Le 20 mai 1920, Alfred Pamard disparut laissant des regrets unanimes eu égard à l’œuvre accomplie; il fut remplacé par Auguste Palun. La Société comprenait alors onze membres ayant racheté leur cotisation (300 f), quarante-quatre membres fondateurs et vingt-sept titulaires.

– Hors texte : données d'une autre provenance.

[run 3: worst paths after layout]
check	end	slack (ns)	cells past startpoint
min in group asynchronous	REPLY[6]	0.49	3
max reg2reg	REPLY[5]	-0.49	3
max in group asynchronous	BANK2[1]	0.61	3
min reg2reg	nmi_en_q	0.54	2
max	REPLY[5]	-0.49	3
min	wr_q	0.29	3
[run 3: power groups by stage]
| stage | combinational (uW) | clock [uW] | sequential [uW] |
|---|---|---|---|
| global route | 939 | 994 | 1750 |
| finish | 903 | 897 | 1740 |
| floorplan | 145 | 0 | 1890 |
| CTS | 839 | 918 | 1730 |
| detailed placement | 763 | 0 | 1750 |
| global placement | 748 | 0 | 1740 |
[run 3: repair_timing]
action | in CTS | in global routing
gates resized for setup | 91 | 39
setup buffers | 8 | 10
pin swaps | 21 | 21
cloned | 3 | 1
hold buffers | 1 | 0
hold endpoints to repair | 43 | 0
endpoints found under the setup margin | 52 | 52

L’annuaire paraissait régulièrement, illustré par les photos de Bartesago quand ce n’était pas par une aquarelle de Palun ; la minceur de ses livraisons malgré la progression de son coût d’impression, ne permettait guère sans doute de donner beaucoup de pages à ses rédacteurs érudits.
En un siècle, la vie de la Société a beaucoup évolué : elle ne participe plus au financement d’aménagements touristiques dans le palais, l’Etat, la Ville sous la forme d’une société d’économie mixte ayant pris largement le relais. Le théâtre de ses activités s’est élargi, visites de monuments et de villages proches d’Avignon et la tradition de l’annuaire nourri de travaux inédits s’est bel et bien maintenue.
1 . Pour plus de détails, voir Louis Réau, Histoire du vandalisme. Les monuments détruits de l’art français,1958, éd. augmentée par M. Fleury et G.-M. Leproux, Paris, Laffont, coll. « Bouquins »,1994.
2 . Dominique Vingtain, Monument de l’histoire. Construire, reconstruire le palais des papes, XlVe-XXe s., catalogue de l’exposition de juin-sept. 2002, p. 171-183, 272-282 (passim) retrace les étapes de la restauration avec de nombreuses références archivistiques à l’appui. Pour la bibliographie des travaux publiés, voir du même auteur Avignon, Le palais des papes, La Pierre-qui-vire, 1998, coll. « Zodiaque ».